Solver that optimizes a [Layer][1] with a given objective. [1]: ../layer/index.html

Fields

worker: Box<dyn ISolver<SolverB, B>>

The implementation of the Solver

Implementations

impl<SolverB, B> Solver<SolverB, B>

where SolverB: IBackend + SolverOps<f32> + 'static, B: IBackend + LayerOps<f32> + 'static,

pub fn from_config( net_backend: Rc<B>, obj_backend: Rc<SolverB>, config: &SolverConfig ) -> Solver<SolverB, B>

Create Solver from [SolverConfig][1] [1]: ./struct.SolverConfig.html

This is the preferred method to create a Solver for training a neural network.

impl<SolverB, B> Solver<SolverB, B>

where SolverB: IBackend + SolverOps<f32> + 'static, B: IBackend + LayerOps<f32> + 'static,

pub fn train_minibatch( &mut self, mb_data: ArcLock<SharedTensor<f32>>, mb_target: ArcLock<SharedTensor<f32>> ) -> ArcLock<SharedTensor<f32>>

Train the network with one minibatch

pub fn network(&self) -> &Layer<B>

Returns the network trained by the solver.

This is the recommended method to get a usable trained network.

pub fn mut_network(&mut self) -> &mut Layer<B>

Returns the network trained by the solver.

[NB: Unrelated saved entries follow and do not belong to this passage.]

<file path="config.mk">
export PLATFORM = sky130hd
export DESIGN_NAME = brtc_top
export DESIGN_NICKNAME = d
export VERILOG_FILES = /design/src/brtc_pkg.sv /design/src/brtc_top.sv
export SDC_FILE = /design/constraint.sdc
export NUM_CORES = 1
export LEC_CHECK = 0
export ABC_CLOCK_PERIOD_IN_PS = 4350
export BUFFER_PORTS_ARGS = -buffer_cell sky130_fd_sc_hd__buf_2
export CAP_MARGIN = 10
export CORE_MARGIN = 8
export CORE_UTILIZATION = 48
export DETAILED_ROUTE_END_ITERATION = 7
export SLEW_MARGIN = 20
export SYNTH_ARGS = -nofsm -noshare
export SYNTH_HDL_FRONTEND = slang
export SYNTH_SLANG_ARGS = --single-unit
</file>
<file path="constraint.sdc">
create_clock -name i_mclk -period 4.35 [get_ports i_mclk]
set_clock_uncertainty 0.1 [all_clocks]
set_input_delay 0.6525 -clock i_mclk [delete_from_list [all_inputs] [get_ports i_mclk]]
set_output_delay 0.6525 -clock i_mclk [all_outputs]
set_load 0.05 [all_outputs]
</file>
<file path="src/brtc_pkg.sv">
package brtc_pkg;

  // bus address of this slave; the value is arbitrary
  localparam logic [6:0] DEV_ADDR = 7'h2a;

  localparam int REG_COUNT = 64;
  localparam logic [5:0] ADDR_SECONDS = 6'h00;
  localparam logic [5:0] ADDR_MINUTES = 6'h01;
  localparam logic [5:0] ADDR_HOURS = 6'h02;
  localparam logic [5:0] ADDR_WEEKDAY = 6'h03;
  localparam logic [5:0] ADDR_DATE = 6'h04;
  localparam logic [5:0] ADDR_MONTH = 6'h05;
  localparam logic [5:0] ADDR_YEAR = 6'h06;
  localparam logic [5:0] ADDR_CONTROL = 6'h07;
  localparam logic [5:0] ADDR_RAM_FIRST = 6'h08;
  localparam logic [5:0] ADDR_RAM_LAST = 6'h3f;
  localparam logic [5:0] PTR_STEP = 6'h01;

  // field positions
  localparam int CLOCK_HALT_BIT = 7;
  localparam int HOUR_MODE_BIT = 6;
  localparam int MERIDIAN_BIT = 5;
  localparam int OUT_LEVEL_BIT = 7;
  localparam int SQW_ENABLE_BIT = 4;
  localparam int RATE_HIGH_BIT = 1;
  localparam int RATE_LOW_BIT = 0;
  localparam int RX_DIR_BIT = 0;
  localparam int TX_MSB = 7;

  // bcd limits
  localparam logic [7:0] SEC_MAX = 8'h59;
  localparam logic [7:0] MIN_MAX = 8'h59;
  localparam logic [7:0] HR24_MAX = 8'h23;
  localparam logic [7:0] HR12_ELEVEN = 8'h11;
  localparam logic [7:0] HR12_TWELVE = 8'h12;
  localparam logic [7:0] HR12_ONE = 8'h01;
  localparam logic [7:0] WDAY_MAX = 8'h07;
  localparam logic [7:0] MON_MAX = 8'h12;
  localparam logic [7:0] YEAR_MAX = 8'h99;
  localparam logic [7:0] BCD_ZERO = 8'h00;
  localparam logic [7:0] BCD_ONE = 8'h01;
  localparam logic [7:0] DAYS_31 = 8'h31;
  localparam logic [7:0] DAYS_30 = 8'h30;
  localparam logic [7:0] DAYS_29 = 8'h29;
  localparam logic [7:0] DAYS_28 = 8'h28;
  localparam logic [4:0] MON_FEB = 5'h02;
  localparam logic [4:0] MON_APR = 5'h04;
  localparam logic [4:0] MON_JUN = 5'h06;
  localparam logic [4:0] MON_SEP = 5'h09;
  localparam logic [4:0] MON_NOV = 5'h11;
  localparam logic [3:0] DIGIT_NINE = 4'h9;
  localparam logic [3:0] DIGIT_STEP = 4'h1;

  // rate select codes
  localparam logic [1:0] RATE_1HZ = 2'h0;
  localparam logic [1:0] RATE_4K = 2'h1;
  localparam logic [1:0] RATE_8K = 2'h2;
  localparam logic [1:0] RATE_32K = 2'h3;

  // divider taps off the 32.768 khz time base
  localparam int DIV_W = 15;
  localparam int TAP_8K = 1;
  localparam int TAP_4K = 2;
  localparam int TAP_1HZ = 14;
  localparam logic [14:0] DIV_LAST = 15'h7fff;
  localparam logic [14:0] DIV_STEP = 15'h0001;

  localparam logic [3:0] BITS_PER_BYTE = 4'h8;
  localparam logic [3:0] BIT_STEP = 4'h1;

  typedef enum logic [2:0] {
    BRTC_IDLE,
    BRTC_ADDR,
    BRTC_PTR,
    BRTC_WDATA,
    BRTC_RDATA,
    BRTC_WAIT
  } brtc_state_t;

  typedef struct packed {
    logic [REG_COUNT-1:0][7:0] mem;
    logic [5:0] ptr;
    brtc_state_t st;
    logic [3:0] bitcnt;
    logic ack_phase;
    logic [7:0] shreg;
    logic sda_oe;
    logic scl_q;
    logic sda_q;
    logic xin_q;
    logic [DIV_W-1:0] div;
    logic sqw;
  } brtc_regs_t;

endpackage

</file>
<file path="src/brtc_top.sv">
`timescale 1ns/1ps
// Operation
// - time and control at 00h to 07h
// - user storage at 08h to 3Fh
// - pointer advances per byte, wraps 3Fh to 00h
// - sec, min, hr, wday, date, month, year, control
// - all time values held in bcd
// - date rolls over by month length, leap february
// - leap compensation valid through 2099
// - halt flag stops time base and counting
// - hours bit 6 high selects 12-hour
// - 12-hour: bit 5 high means afternoon
// - 24-hour: bit 5 is second tens digit
// - control: out level, enable, rate select
// - enable low drives static out level
// - enable high drives oscillator clock, divided except at 32k
// - rates 1 Hz, 4k, 8k, 32k
// - start, address, pointer, sequential until stop
// - power fail aborts, clears pointer, ignores bus
// - timekeeping keeps running under power fail
// - data line open drain, pull low only
// - crystal or external 32.768 kHz time base
// - seven-bit address plus direction bit
// - first write byte loads pointer, rest stored
// - read starts at retained pointer
module brtc_top (
  input wire logic i_mclk,
  input wire logic i_rst,
  input wire logic i_scl,
  input wire logic i_sda_in,
  input wire logic i_crystal_input,
  input wire logic i_power_fail,
  output logic o_sda_out,
  output logic o_sda_oe,
  output logic o_square_wave_pin
);

  brtc_pkg::brtc_regs_t state_r;
  brtc_pkg::brtc_regs_t state_nxt;
  logic zero_r;

  // carry in bit 8, next value below; out-of-range values restart at lo
  function automatic logic [8:0] bcd_inc(input logic [7:0] v, input logic [7:0] top, input logic [7:0] lo);
    logic [8:0] res;
    res = {1'b0, v};
    if (v >= top) begin
      res = {1'b1, lo};
    end else if (v[3:0] >= brtc_pkg::DIGIT_NINE) begin
      res = {1'b0, 4'(v[7:4] + brtc_pkg::DIGIT_STEP), 4'h0};
    end else begin
      res = {1'b0, v[7:4], 4'(v[3:0] + brtc_pkg::DIGIT_STEP)};
    end
    return res;
  endfunction

  // year 00 counts as leap, right for 2000 to 2099
  function automatic logic is_leap(input logic [7:0] yr);
    logic u048;
    logic u26;
    u048 = (yr[3:0] == 4'h0) || (yr[3:0] == 4'h4) || (yr[3:0] == 4'h8);
    u26 = (yr[3:0] == 4'h2) || (yr[3:0] == 4'h6);
    return yr[4] ? u26 : u048;
  endfunction

  function automatic logic [7:0] month_days(input logic [4:0] mon, input logic [7:0] yr);
    logic [7:0] d;
    d = brtc_pkg::DAYS_31;
    if (mon == brtc_pkg::MON_FEB) begin
      d = is_leap(yr) ? brtc_pkg::DAYS_29 : brtc_pkg::DAYS_28;
    end else if (mon == brtc_pkg::MON_APR || mon == brtc_pkg::MON_JUN ||
                 mon == brtc_pkg::MON_SEP || mon == brtc_pkg::MON_NOV) begin
      d = brtc_pkg::DAYS_30;
    end
    return d;
  endfunction

  always_comb begin
    logic halted;
    logic xin_rise;
    logic sec_tick;
    logic start_cond;
    logic stop_cond;
    logic scl_rise;
    logic scl_fall;
    logic carry;
    logic [8:0] inc;
    logic [7:0] hr;
    logic [7:0] ctl;
    logic [7:0] tx;
    halted = 1'b0;
    xin_rise = 1'b0;
    sec_tick = 1'b0;
    start_cond = 1'b0;
    stop_cond = 1'b0;
    scl_rise = 1'b0;
    scl_fall = 1'b0;
    carry = 1'b0;
    inc = 9'h000;
    hr = 8'h00;
    ctl = 8'h00;
    tx = 8'h00;
    state_nxt = state_r;

    // time base: crystal or external clock both arrive on the same input
    state_nxt.xin_q = i_crystal_input;
    halted = state_r.mem[brtc_pkg::ADDR_SECONDS][brtc_pkg::CLOCK_HALT_BIT];
    xin_rise = i_crystal_input & ~state_r.xin_q;
    if (xin_rise && !halted) begin
      state_nxt.div = state_r.div + brtc_pkg::DIV_STEP;
      sec_tick = (state_r.div == brtc_pkg::DIV_LAST);
    end

    // calendar counting; no term looks at the power-fail input here
    if (sec_tick) begin
      inc = bcd_inc({1'b0, state_r.mem[brtc_pkg::ADDR_SECONDS][6:0]}, brtc_pkg::SEC_MAX, brtc_pkg::BCD_ZERO);
      state_nxt.mem[brtc_pkg::ADDR_SECONDS][6:0] = inc[6:0];
      carry = inc[8];
      if (carry) begin
        inc = bcd_inc({1'b0, state_r.mem[brtc_pkg::ADDR_MINUTES][6:0]}, brtc_pkg::MIN_MAX, brtc_pkg::BCD_ZERO);
        state_nxt.mem[brtc_pkg::ADDR_MINUTES][6:0] = inc[6:0];
        carry = inc[8];
      end
      if (carry) begin
        hr = state_r.mem[brtc_pkg::ADDR_HOURS];
        if (hr[brtc_pkg::HOUR_MODE_BIT]) begin
          // 12-hour: bit 5 is meridian, hours 01..12
          if ({3'h0, hr[4:0]} == brtc_pkg::HR12_ELEVEN) begin
            state_nxt.mem[brtc_pkg::ADDR_HOURS][4:0] = brtc_pkg::HR12_TWELVE[4:0];
            state_nxt.mem[brtc_pkg::ADDR_HOURS][brtc_pkg::MERIDIAN_BIT] = ~hr[brtc_pkg::MERIDIAN_BIT];
            carry = hr[brtc_pkg::MERIDIAN_BIT];
          end else if ({3'h0, hr[4:0]} >= brtc_pkg::HR12_TWELVE) begin
            state_nxt.mem[brtc_pkg::ADDR_HOURS][4:0] = brtc_pkg::HR12_ONE[4:0];
            carry = 1'b0;
          end else begin
            inc = bcd_inc({3'h0, hr[4:0]}, brtc_pkg::HR12_TWELVE, brtc_pkg::HR12_ONE);
            state_nxt.mem[brtc_pkg::ADDR_HOURS][4:0] = inc[4:0];
            carry = 1'b0;
          end
        end else begin
          // 24-hour: bit 5 is the twenties digit
          inc = bcd_inc({2'h0, hr[5:0]}, brtc_pkg::HR24_MAX, brtc_pkg::BCD_ZERO);
          state_nxt.mem[brtc_pkg::ADDR_HOURS][5:0] = inc[5:0];
          carry = inc[8];
        end
      end
      if (carry) begin
        inc = bcd_inc({5'h00, state_r.mem[brtc_pkg::ADDR_WEEKDAY][2:0]}, brtc_pkg::WDAY_MAX, brtc_pkg::BCD_ONE);
        state_nxt.mem[brtc_pkg::ADDR_WEEKDAY][2:0] = inc[2:0];
        inc = bcd_inc({2'h0, state_r.mem[brtc_pkg::ADDR_DATE][5:0]},
                      month_days(state_r.mem[brtc_pkg::ADDR_MONTH][4:0], state_r.mem[brtc_pkg::ADDR_YEAR]),
                      brtc_pkg::BCD_ONE);
        state_nxt.mem[brtc_pkg::ADDR_DATE][5:0] = inc[5:0];
        carry = inc[8];
      end
      if (carry) begin
        inc = bcd_inc({3'h0, state_r.mem[brtc_pkg::ADDR_MONTH][4:0]}, brtc_pkg::MON_MAX, brtc_pkg::BCD_ONE);
        state_nxt.mem[brtc_pkg::ADDR_MONTH][4:0] = inc[4:0];
        carry = inc[8];
      end
      if (carry) begin
        inc = bcd_inc(state_r.mem[brtc_pkg::ADDR_YEAR], brtc_pkg::YEAR_MAX, brtc_pkg::BCD_ZERO);
        state_nxt.mem[brtc_pkg::ADDR_YEAR] = inc[7:0];
      end
    end

    // square-wave pin
    ctl = state_r.mem[brtc_pkg::ADDR_CONTROL];
    if (!ctl[brtc_pkg::SQW_ENABLE_BIT]) begin
      state_nxt.sqw = ctl[brtc_pkg::OUT_LEVEL_BIT];
    end else begin
      unique case ({ctl[brtc_pkg::RATE_HIGH_BIT], ctl[brtc_pkg::RATE_LOW_BIT]})
        brtc_pkg::RATE_1HZ: state_nxt.sqw = state_r.div[brtc_pkg::TAP_1HZ];
        brtc_pkg::RATE_4K: state_nxt.sqw = state_r.div[brtc_pkg::TAP_4K];
        brtc_pkg::RATE_8K: state_nxt.sqw = state_r.div[brtc_pkg::TAP_8K];
        brtc_pkg::RATE_32K: state_nxt.sqw = state_r.xin_q & ~halted; // stopped oscillator gives no clock
      endcase
    end

    // serial slave; the master owns clock, start and stop
    state_nxt.scl_q = i_scl;
    state_nxt.sda_q = i_sda_in;
    start_cond = state_r.scl_q && i_scl && state_r.sda_q && !i_sda_in;
    stop_cond = state_r.scl_q && i_scl && !state_r.sda_q && i_sda_in;
    scl_rise = !state_r.scl_q && i_scl;
    scl_fall = state_r.scl_q && !i_scl;
    tx = state_r.mem[state_r.ptr];

    if (i_power_fail) begin
      state_nxt.st = brtc_pkg::BRTC_IDLE;
      state_nxt.ptr = brtc_pkg::ADDR_SECONDS;
      state_nxt.sda_oe = 1'b0;
      state_nxt.ack_phase = 1'b0;
      state_nxt.bitcnt = 4'h0;
    end else if (start_cond) begin
      state_nxt.st = brtc_pkg::BRTC_ADDR;
      state_nxt.bitcnt = 4'h0;
      state_nxt.ack_phase = 1'b0;
      state_nxt.sda_oe = 1'b0;
    end else if (stop_cond) begin
      state_nxt.st = brtc_pkg::BRTC_IDLE;
      state_nxt.ack_phase = 1'b0;
      state_nxt.sda_oe = 1'b0;
    end else if (scl_rise && state_r.st != brtc_pkg::BRTC_IDLE && state_r.st != brtc_pkg::BRTC_WAIT) begin
      if (state_r.ack_phase) begin
        // a high line in the master's ack slot is a nack: stop sending
        if (state_r.st == brtc_pkg::BRTC_RDATA && i_sda_in) begin
          state_nxt.st = brtc_pkg::BRTC_WAIT;
        end
      end else begin
        if (state_r.st != brtc_pkg::BRTC_RDATA) begin
          state_nxt.shreg = {state_r.shreg[6:0], i_sda_in};
        end
        state_nxt.bitcnt = 4'(state_r.bitcnt + brtc_pkg::BIT_STEP);
      end
    end else if (scl_fall) begin
      if (state_r.ack_phase) begin
        state_nxt.ack_phase = 1'b0;
        state_nxt.bitcnt = 4'h0;
        if (state_r.st == brtc_pkg::BRTC_RDATA) begin
          state_nxt.shreg = tx;
          state_nxt.sda_oe = ~tx[brtc_pkg::TX_MSB];
          state_nxt.ptr = 6'(state_r.ptr + brtc_pkg::PTR_STEP);
        end else begin
          state_nxt.sda_oe = 1'b0;
        end
      end else if (state_r.bitcnt == brtc_pkg::BITS_PER_BYTE) begin
        state_nxt.bitcnt = 4'h0;
        unique case (state_r.st)
          brtc_pkg::BRTC_ADDR: begin
            if (state_r.shreg[7:1] == brtc_pkg::DEV_ADDR) begin
              state_nxt.sda_oe = 1'b1;
              state_nxt.ack_phase = 1'b1;
              state_nxt.st = state_r.shreg[brtc_pkg::RX_DIR_BIT] ? brtc_pkg::BRTC_RDATA : brtc_pkg::BRTC_PTR;
            end else begin
              state_nxt.st = brtc_pkg::BRTC_WAIT;
            end
          end
          brtc_pkg::BRTC_PTR: begin
            state_nxt.ptr = state_r.shreg[5:0];
            state_nxt.sda_oe = 1'b1;
            state_nxt.ack_phase = 1'b1;
            state_nxt.st = brtc_pkg::BRTC_WDATA;
          end
          brtc_pkg::BRTC_WDATA: begin
            // a bus write in the same cycle as a tick overrides the count
            state_nxt.mem[state_r.ptr] = state_r.shreg;
            state_nxt.ptr = 6'(state_r.ptr + brtc_pkg::PTR_STEP);
            state_nxt.sda_oe = 1'b1;
            state_nxt.ack_phase = 1'b1;
          end
          brtc_pkg::BRTC_RDATA: begin
            state_nxt.sda_oe = 1'b0;
            state_nxt.ack_phase = 1'b1;
          end
          default: begin
            state_nxt.sda_oe = 1'b0;
          end
        endcase
      end else if (state_r.st == brtc_pkg::BRTC_RDATA && state_r.bitcnt != 4'h0) begin
        state_nxt.shreg = {state_r.shreg[6:0], 1'b0};
        state_nxt.sda_oe = ~state_r.shreg[6];
      end
    end
  end

  always_ff @(posedge i_mclk) begin
    if (i_rst) begin
      state_r <= '0;
      zero_r <= 1'b0;
    end else begin
      state_r <= state_nxt;
      zero_r <= 1'b0;
    end
  end

  // the line is only ever pulled low, the high level comes from the pull-up
  assign o_sda_out = zero_r;
  assign o_sda_oe = state_r.sda_oe;
  assign o_square_wave_pin = state_r.sqw;

endmodule // brtc_top

</file>
==> out/qor.yml <==
cts:
  clock-sinks: 554
  clk_pin_slew_worst_paths_ns: 0.06
  numCtsBuffers: 59
  htreeDepth: 2
  cts-root-buf: "clkbuf_16"
  post_cts_resize_count: 0
  insertion_delay_ns: 0.65
  hold_buffers: 0
  cts_tree: "done"
  post_cts_buffers: 0
  clockBufferDepth: 3
yosys:
  syn_nets: 3414
  async_flop_share_pct: 0
  synth_cell_type_count: 79
  yosysTopAreaCell: "dfxtp_1"
  netlist_area_sq_um: 26200
  ys_seq_area_share_pct: 42.33
  ys_ff_latch: 554
  synth_top_area_share_pct: 42.33
  synthCells: 3366
  yosys_warnings: 0
  synth_enable_flop_cells: 0
  synthFlopType: "dfxtp_1"
  synth_area_leaders: "dfxtp_1 42%, nand2_1 14%, a21oi_1 9.9%"
  postSynthAreaPerCell_sq_um: 7.783
setup_path:
  critPathArrivalTime_ns: 4.49
  critPathMaxFanout: 14
  crit_type: "register to register"
  cp-end-kind: "register"
  crit_path_start_kind: "register"
  cp.required_ns: 4.81
final_layout:
  design_area_sq_um: 29210
  fillers: 5015
  drive_above_1_share_pct: 10.36
  area_growth_pct: 11.50
  fin_nets: 3360
  antennaDiodeCount: 0
pwr:
  pwr-share-clk_pct: 50.9
  comb_power_share_pct: 1.2
  power_leakage_nw: 9.593
  intPower_mw: 8.310
  p_sw_mw: 2.294
  p_total_mw: 10.60
  netSwitchingFraction_pct: 21.64
  ir_drop_uv: 318.0
  cellPowerDensity_nw_per_um2: 363.0
  seqPwrFrac_pct: 47.9
drt:
  wire_per_inst_microns: 23.91
  drt_wl_total_microns: 96920
  vias: 25460
  firstDrtPassIters: 7
  drcViolationCount: 0
  drt_iter0_markers: 3119
  ant_nets: 0
  vias_per_cell: 6.279
timing:
  finalCriticalPeriod_ns: 4.030
  fmax_ghz: 0.2481
  relSlewSlack_pct: 29.49
  setup_tns_ns: 0
  setup-violations-final: 0
  drv_slew: 0
  final-hold-violation-count: 0
  period_share_pct: 92.64
  rsz0062_at_grt: "false"
  tightest_slew_ns: 1.058
placement:
  placed_area_sq_um: 27150
  io_buffers: 7
  gp_congestion: 0.9661
  dp.final_hpwl_microns: 61750
global_route:
  grt_max_degree: 168
  grt_antenna_before_repair: 1
  grt_pass1_vias: 23660
  grt_usage_pct: 29.73
  grt_pass1_wl_microns: 146400
  grt-ovfl-total: 0
die:
  core_area_sq_um: 53920
  rows: 85
  die_area_sq_um: 62310
  start_util_pct: 48.59
  ios: 9
  die_y_microns: 249.6
  die-width_microns: 249.6
status:
  outcome: "complete, no violations"
worst_hold_path:
  hp-class: "primary input to register"
run:
  maxCapViolations: 0
-- path summary, 6_finish.rpt --
kind,from,to,slack (ns),cells past startpoint
min reg2reg,state_r[527],state_r[527],0.35,2
min,i_crystal_input,state_r[16],0.19,2
max,state_r[90],state_r[95],0.32,14
max reg2reg,state_r[90],state_r[95],0.32,14
-- critical path, cell delays in order, from the launching register on --
cell	delay (ns)
dfxtp_1	0.45
inv_1	0.13
ha_1	0.22
nand3b_1	0.08
o21ai_0	0.10
a2111oi_0	0.43
a31oi_1	0.08
ha_1	0.28
or4b_1	0.53
a211o_1	0.30
o211ai_1	0.18
or4_1	0.52
nand2b_1	0.23
a211oi_1	0.09
nor3_1	0.22
-- logic make-up after synthesis --
kind of cell               synth area share (%)
DFF                                       42.33
xor gates and xnor gates                 0.8024
and+or+nand+nor                           22.97
muxes                                     8.253
other                                   0.01431
buffers and inverters                     4.184
AOI/OAI and AO/OA                         19.44
adders and majority gates                 2.006
-- layer usage --
metal | routed length (microns) | global-route usage (%) | share of wire (%) | up-vias
met4 | 4184 | 13.01 | 4.3 | 0
met5 | 0 | 0 | 0 | -
met2 | 42550 | 45.40 | 44 | 1396
met3 | 9640 | 5.674 | 9.9 | 264
met1 | 40550 | 40.59 | 42 | 12230
li1 | - | - | - | 11570
-- sequential cells by signal (all words and copies together), names as in the netlist --
signal,count
state_r,552
o_square_wave_pin,1
o_sda_oe,1
-- cells in the final DEF, fill, tap and decap left out, types with 9 or more instances in the layout --
| cell type | Yosys | routed |
|---|---|---|
| nor2b_1 | 18 | 14 |
| mux2_2 | 52 | 52 |
| a221oi_1 | 66 | 66 |
| mux4_2 | 38 | 38 |
| and2_1 | 10 | 10 |
| and3_1 | 11 | 11 |
| a22oi_1 | 35 | 35 |
| nand4_1 | 13 | 13 |
| clkbuf_8 | 0 | 12 |
| nand2_1 | 1000 | 1000 |
| nand3_1 | 93 | 93 |
| a21oi_1 | 516 | 516 |
| buf_4 | 1 | 111 |
| dfxtp_1 | 554 | 543 |
| a221o_1 | 9 | 9 |
| clkbuf_1 | 185 | 14 |
| inv_1 | 40 | 40 |
| xor2_1 | 15 | 15 |
| clkbuf_16 | 0 | 60 |
| mux2i_1 | 72 | 72 |
| nor4_1 | 9 | 9 |
| nor2_1 | 205 | 200 |
| or2_2 | 9 | 9 |
| ha_1 | 42 | 42 |
| o21ai_0 | 65 | 65 |
| o22ai_1 | 34 | 34 |
| xnor2_1 | 9 | 9 |
| nor3_1 | 28 | 28 |
| a31oi_1 | 20 | 20 |
| a211oi_1 | 22 | 22 |
| a22o_1 | 10 | 10 |
-- final cells by class --
type / count / area, sq um / share of cell area (%)
Clock buffer: 86 / 1719 / 5.885
Clock inverter: 21 / 344.1 / 1.178
Inverter: 42 / 157.7 / 0.5397
Multi-Input combinational cell: 2533 / 14050 / 48.10
Sequential cell: 554 / 11110 / 38.04
Tap cell: 696 / 870.8 / 2.981
Timing Repair Buffer: 122 / 958.4 / 3.281
-- metrics by stage --
stage | utilization (%) | cells | worst slack [ns] | hold WS [ns]
floorplan | - | 3366 | 0.9362 | 0.3284
global placement | 50.34 | 3947 | 0.4657 | 0.3343
detailed placement | 50.35 | 3947 | 0.4462 | 0.3421
CTS | 54.18 | 4054 | 0.4270 | 0.1690
global route | 54.18 | 4054 | 0.1677 | 0.1934
finish | 54.18 | 4054 | 0.3201 | 0.1947
-- Yosys cell counts, drive strengths merged (5+ instances only) --
cell and instances:
a211oi 23, a21oi 516, a221o 9, a221oi 66
a22o 10, a22oi 35, a31oi 21, a41oi 5
and2 10, and3 11, buf 52, clkbuf 185
dfxtp 554, ha 42, inv 40, mux2 52
mux2i 72, mux4 38, nand2 1000, nand2b 8
nand3 93, nand3b 8, nand4 14, nor2 205
nor2b 18, nor3 32, nor3b 6, nor4 11
o211ai 7, o21ai 73, o22ai 34, o31a 5
o31ai 7, or2 9, xnor2 9, xor2 15
-- power groups by stage --
stage | Clock [mW] | Sequential (mW) | Combinational, mW
finish | 5.40 | 5.08 | 0.125
global route | 5.67 | 5.08 | 0.133
CTS | 5.46 | 5.08 | 0.123
detailed placement | 0 | 5.19 | 0.122
global placement | 0 | 5.19 | 0.122
floorplan | 0 | 5.19 | 0.0911
Note: power is estimated with default switching activity, not from simulation.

This is the recommended method to get a trained network, if you want to alter the network. Keep in mind that altering the network might render the solver unusable and continuing training the network with it will yield unexpected results.

Trait Implementations

impl<SolverB, B> Debug for Solver<SolverB, B>

where SolverB: IBackend + SolverOps<f32> + Debug, B: IBackend + LayerOps<f32> + Debug,

fn fmt(&self, f: &mut Formatter<'_>) -> Result

Formats the value using the given formatter.